"San Francisco Newsreel's film THE WOMAN'S FILM represented the perspective of a range of working-class women on how their everyday experience gave rise to an awareness of oppression. THE WOMAN'S FILM, made primarily by women members of the group, stood out as one of the first feminist documentaries of the postwar era. Its series of interviews coupled with scenes of each participant's everyday life confirmed women as filmmakers and as political activists as well as the proper subjects of documentary representations."
- Bill Nichols, Introduction to Documentary
". . . an extraordinarily important movie . . ."
- Nat Hentoff, Village Voice
". . . What we see is not only natural and spontaneous - it is thoughtful and beautiful. It is a film which immediately evokes the sights and sounds and smells of working class kitchens, neighborhood streets, local supermarkets, factories, cramped living rooms, dinners cooking, diaper-washing, house cleaning, and all the other "points of production" and battle-fronts where working class women in America daily confront the realities of their oppression. It is . . . A supremely optimistic statement, showing the sinews of struggle and capturing the essential energy and collective spirit of all working people - and especially that advanced consciousness which working class women bring to the common struggle."
- Irwin Silber, Guardian
"The film has a well-paced rhythm, good graphics and photography, engaging music and a touch of humor that holds it all together and makes it work."
- Beverly Koch, San Francisco Chronicle
". . . THE WOMAN'S FILM speaks in clear and unmistakable words from real people about what's wrong with the system and how women are especially victimized by class, racial, and sexual inequality. The anger of THE WOMAN'S FILM is positive, even optimistic. These beautiful, strong sisters are ready to struggle for a better world for themselves and their children . . . seeing and hearing them, it's impossible to think they can lose."
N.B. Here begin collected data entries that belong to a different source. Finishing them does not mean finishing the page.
<file path="src/rtl/i2cms_pkg.sv">
// Shared types and codes for the I2C master event sequencer.
// No dependencies; imported by every module of the block.
package i2cms_pkg;

   // Configuration register indexes
   localparam logic [1:0] CSR_ADDRESS_WORD    = 2'd0;
   localparam logic [1:0] CSR_TEN_BIT_MODE    = 2'd1;
   localparam logic [1:0] CSR_READ_DIRECTION  = 2'd2;
   localparam logic [1:0] CSR_TRANSFER_LENGTH = 2'd3;

   localparam int CSR_INDEX_WIDTH = 2;
   localparam int CSR_DATA_WIDTH  = 16;

   // tx_kind codes
   localparam logic [1:0] TX_NONE   = 2'd0;
   localparam logic [1:0] TX_BUFFER = 2'd1;
   localparam logic [1:0] TX_VALUE  = 2'd2;

   // ack_change codes
   localparam logic [1:0] ACK_KEEP = 2'd0;
   localparam logic [1:0] ACK_ON   = 2'd1;
   localparam logic [1:0] ACK_OFF  = 2'd2;

   localparam logic [7:0] ADDR_MASK  = 8'hFE;
   localparam logic [7:0] COUNT_MAX  = 8'hFF;
   localparam logic [7:0] LENGTH_RST = 8'd1;

   // Data phase, one-hot
   typedef enum logic [2:0] {
      PHASE_IDLE = 3'b001,
      PHASE_SEND = 3'b010,
      PHASE_RECV = 3'b100
   } phase_type;

   typedef struct packed {
      logic [15:0] address_word;
      logic        ten_bit_mode;
      logic        read_direction;
      logic [7:0]  transfer_length;
   } cfg_type;

   typedef struct packed {
      logic       start_sent;
      logic       header_sent;
      logic       address_done;
      logic       is_transmitter;
      logic       tx_empty;
      logic       byte_finished;
      logic       rx_not_empty;
      logic [7:0] rx_byte;
      logic       bus_error;
      logic       ack_failure;
      logic       arbitration_lost;
   } req_type;

   typedef struct packed {
      logic [1:0] tx_kind;
      logic [7:0] tx_value;
      logic       make_start;
      logic       make_stop;
      logic [1:0] ack_change;
      logic       store_rx;
      logic [7:0] rx_data;
      logic [7:0] buffer_index;
      logic       read_complete;
      logic       error_seen;
   } rsp_type;

endpackage

</file>
<file path="src/rtl/i2c_master_event_sequencer.sv">
// I2C master event sequencer, top level: input register, decision logic, result register.
// A status beat is taken into the input register; its result is then held in the result register.
// Throughput: one beat per cycle while the result side does not stall; the decision is one pass through the core logic.
// A stalled result holds the result register and then the input register.
// Reset (synchronous, active high) clears both valid flags, the transfer state
// and the configuration registers (transfer length back to 1).
module i2c_master_event_sequencer (
   input  logic                                  clock,
   input  logic                                  reset,
   input  logic                                  req_valid,
   output logic                                  req_stall,
   input  i2cms_pkg::req_type                    req_data,
   output logic                                  rsp_valid,
   input  logic                                  rsp_stall,
   output i2cms_pkg::rsp_type                    rsp_data,
   input  logic                                  csr_write,
   input  logic [i2cms_pkg::CSR_INDEX_WIDTH-1:0] csr_index,
   input  logic [i2cms_pkg::CSR_DATA_WIDTH-1:0]  csr_wdata
);
   import i2cms_pkg::*;

   logic    in_valid_ff;
   req_type in_data_ff;
   logic    out_valid_ff;
   rsp_type out_data_ff;
   cfg_type cfg;
   rsp_type core_rsp;
   logic    out_free;
   logic    core_fire;
   logic    req_fire;

   // Handshake: input register drains into the result register when it is free
   assign out_free  = !out_valid_ff || !rsp_stall;
   assign core_fire = in_valid_ff && out_free;
   assign req_stall = in_valid_ff && !out_free;
   assign req_fire  = req_valid && !req_stall;

   i2cms_csr u_csr (
      .clock     (clock),
      .reset     (reset),
      .csr_write (csr_write),
      .csr_index (csr_index),
      .csr_wdata (csr_wdata),
      .cfg_o     (cfg)
   );

   i2cms_core u_core (
      .clock  (clock),
      .reset  (reset),
      .fire_i (core_fire),
      .req_i  (in_data_ff),
      .cfg_i  (cfg),
      .rsp_o  (core_rsp)
   );

   // Input register
   always_ff @(posedge clock) begin
      if (reset) begin
         in_valid_ff <= 1'b0;
      end else if (req_fire) begin
         in_valid_ff <= 1'b1;
      end else if (core_fire) begin
         in_valid_ff <= 1'b0;
      end
   end

   always_ff @(posedge clock) begin
      if (req_fire) begin
         in_data_ff <= req_data;
      end
   end

   // Result register
   always_ff @(posedge clock) begin
      if (reset) begin
         out_valid_ff <= 1'b0;
      end else if (core_fire) begin
         out_valid_ff <= 1'b1;
      end else if (!rsp_stall) begin
         out_valid_ff <= 1'b0;
      end
   end

   always_ff @(posedge clock) begin
      if (core_fire) begin
         out_data_ff <= core_rsp;
      end
   end

   assign rsp_valid = out_valid_ff;
   assign rsp_data  = out_data_ff;

   // a held beat stays in the input register until it moves on
   a_in_hold: assert property (@(posedge clock) disable iff (reset)
      in_valid_ff && !core_fire |=> in_valid_ff)
      else $error("input beat lost while waiting");

   // every beat leaving the input register shows up as a result
   a_core_to_out: assert property (@(posedge clock) disable iff (reset)
      core_fire |=> out_valid_ff)
      else $error("processed beat did not reach result register");

   // a new beat is taken only when the input register frees or is empty
   a_no_overwrite: assert property (@(posedge clock) disable iff (reset)
      req_fire |-> !in_valid_ff || core_fire)
      else $error("input register overwritten");

endmodule

</file>
<file path="src/rtl/i2cms_csr.sv">
// Configuration registers of the sequencer: address, mode, direction, length.
// Depends on i2cms_pkg.
module i2cms_csr (
   input  logic                                  clock,
   input  logic                                  reset,
   input  logic                                  csr_write,
   input  logic [i2cms_pkg::CSR_INDEX_WIDTH-1:0] csr_index,
   input  logic [i2cms_pkg::CSR_DATA_WIDTH-1:0]  csr_wdata,
   output i2cms_pkg::cfg_type                    cfg_o
);
   import i2cms_pkg::*;

   cfg_type cfg_ff, cfg_in;

   // Register write decode
   always_comb begin
      cfg_in = cfg_ff;
      if (csr_write) begin
         case (csr_index)
            CSR_ADDRESS_WORD:    cfg_in.address_word    = csr_wdata;
            CSR_TEN_BIT_MODE:    cfg_in.ten_bit_mode    = csr_wdata[0];
            CSR_READ_DIRECTION:  cfg_in.read_direction  = csr_wdata[0];
            CSR_TRANSFER_LENGTH: cfg_in.transfer_length = csr_wdata[7:0];
            default:             cfg_in = cfg_ff;
         endcase
      end
   end

   always_ff @(posedge clock) begin
      if (reset) begin
         cfg_ff.address_word    <= '0;
         cfg_ff.ten_bit_mode    <= 1'b0;
         cfg_ff.read_direction  <= 1'b0;
         cfg_ff.transfer_length <= LENGTH_RST;
      end else begin
         cfg_ff <= cfg_in;
      end
   end

   assign cfg_o = cfg_ff;

endmodule

</file>
<file path="src/rtl/i2cms_core.sv">
// Transfer state and per-event decision logic of the sequencer.
// Depends on i2cms_pkg; state advances on each beat handed to it.
module i2cms_core (
   input  logic               clock,
   input  logic               reset,
   input  logic               fire_i,
   input  i2cms_pkg::req_type req_i,
   input  i2cms_pkg::cfg_type cfg_i,
   output i2cms_pkg::rsp_type rsp_o
);
   import i2cms_pkg::*;

   logic [7:0] sent_count_ff, sent_count_in;
   logic [7:0] received_count_ff, received_count_in;
   phase_type  phase_ff, phase_in;
   logic       pending_ff, pending_in;

   logic [7:0] hdr;
   logic [7:0] low;
   logic [7:0] len;
   logic [7:0] cnt_old;
   logic [7:0] cnt_nxt;
   logic [8:0] cnt_nxt_plus;
   phase_type  phase_mid;
   logic       any_error;
   rsp_type    r;

   assign hdr          = cfg_i.address_word[15:8];
   assign low          = cfg_i.address_word[7:0] & ADDR_MASK;
   assign len          = cfg_i.transfer_length;
   assign any_error    = req_i.bus_error | req_i.ack_failure | req_i.arbitration_lost;

   // Decision logic for one status snapshot
   always_comb begin
      r                 = '0;
      sent_count_in     = sent_count_ff;
      received_count_in = received_count_ff;
      phase_mid         = phase_ff;
      pending_in        = pending_ff;

      // address phase: start, then header, then address done
      if (req_i.start_sent) begin
         r.tx_kind = TX_VALUE;
         if (cfg_i.ten_bit_mode) begin
            if (cfg_i.read_direction && pending_ff)
               r.tx_value = (hdr & ADDR_MASK) | 8'd1;
            else
               r.tx_value = hdr;
         end else begin
            r.tx_value = low | {7'd0, cfg_i.read_direction};
         end
      end
      if (req_i.header_sent) begin
         r.tx_kind  = TX_VALUE;
         r.tx_value = low;
      end
      if (req_i.address_done) begin
         if (cfg_i.ten_bit_mode && cfg_i.read_direction && !pending_ff) begin
            r.make_start = 1'b1;
            pending_in   = 1'b1;
         end else begin
            phase_mid  = req_i.is_transmitter ? PHASE_SEND : PHASE_RECV;
            pending_in = 1'b0;
         end
      end

      phase_in = phase_mid;

      // byte counter of the active direction, saturating
      cnt_old      = (phase_mid == PHASE_SEND) ? sent_count_ff : received_count_ff;
      cnt_nxt      = (cnt_old < COUNT_MAX) ? cnt_old + 8'd1 : COUNT_MAX;
      cnt_nxt_plus = {1'b0, cnt_nxt} + 9'd1;

      // data phase
      case (phase_mid)
         PHASE_SEND: begin
            if (req_i.tx_empty) begin
               sent_count_in = cnt_nxt;
               if (cnt_old < len) begin
                  r.tx_kind      = TX_BUFFER;
                  r.tx_value     = 8'd0;
                  r.buffer_index = cnt_old;
               end
               if (cnt_nxt >= len && req_i.byte_finished) begin
                  sent_count_in = 8'd0;
                  phase_in      = PHASE_IDLE;
                  r.make_stop   = 1'b1;
               end
            end
         end
         PHASE_RECV: begin
            if (req_i.rx_not_empty) begin
               received_count_in = cnt_nxt;
               if (cnt_old < len) begin
                  r.store_rx     = 1'b1;
                  r.rx_data      = req_i.rx_byte;
                  r.buffer_index = cnt_old;
               end
               if (cnt_nxt >= len) begin
                  r.read_complete   = 1'b1;
                  received_count_in = 8'd0;
                  phase_in          = PHASE_IDLE;
                  r.ack_change      = ACK_ON;
               end else if (cnt_nxt_plus >= {1'b0, len}) begin
                  r.ack_change = ACK_OFF;
                  r.make_stop  = 1'b1;
               end
            end
         end
         default: ;
      endcase

      // error flags reset the transfer
      if (any_error) begin
         if (req_i.bus_error || req_i.ack_failure)
            r.make_stop = 1'b1;
         sent_count_in     = 8'd0;
         received_count_in = 8'd0;
         phase_in          = PHASE_IDLE;
         pending_in        = 1'b0;
         r.read_complete   = 1'b0;
         r.error_seen      = 1'b1;
      end
   end

   always_ff @(posedge clock) begin
      if (reset) begin
         sent_count_ff     <= 8'd0;
         received_count_ff <= 8'd0;
         phase_ff          <= PHASE_IDLE;
         pending_ff        <= 1'b0;
      end else if (fire_i) begin
         sent_count_ff     <= sent_count_in;
         received_count_ff <= received_count_in;
         phase_ff          <= phase_in;
         pending_ff        <= pending_in;
      end
   end

   assign rsp_o = r;

   // an error beat leaves a clean idle transfer
   a_error_clears: assert property (@(posedge clock) disable iff (reset)
      fire_i && any_error |=> phase_ff == PHASE_IDLE && sent_count_ff == 8'd0
         && received_count_ff == 8'd0 && !pending_ff)
      else $error("error beat did not clear transfer state");

   // read completion returns to idle
   a_complete_idle: assert property (@(posedge clock) disable iff (reset)
      fire_i && r.read_complete |=> phase_ff == PHASE_IDLE && received_count_ff == 8'd0)
      else $error("read completion left data phase active");

   // repeated start request arms the read header
   a_start_pending: assert property (@(posedge clock) disable iff (reset)
      fire_i && r.make_start && !any_error |=> pending_ff)
      else $error("repeated start without pending read header");

endmodule

</file>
- Ruth McCormick, Cineaste
"An incredible document of the ferment of the women’s movement, THE WOMAN'S FILM was largely shot in consciousness raising groups, where women from different walks of life came together to discuss their daily lives and develop solidarity around their growing understanding of the oppression they all face."
- Nellie Killian, Tell Me: Women Filmmaker, Women's Stories
"The women in The Woman’s Film are already one step further: they have come together to form a women’s rights group and talk there about discrimination, racism and violent relationships. This slice of unfiltered oral history brings the militancy of the early 70s back to life."
- Berlinale Forum 50
" A broad range of women come together as a community to share their personal experiences of their roles as wives, caregivers, and workers—and of discrimination, racism, and toxic relationships… retaining its relevance even fifty years later.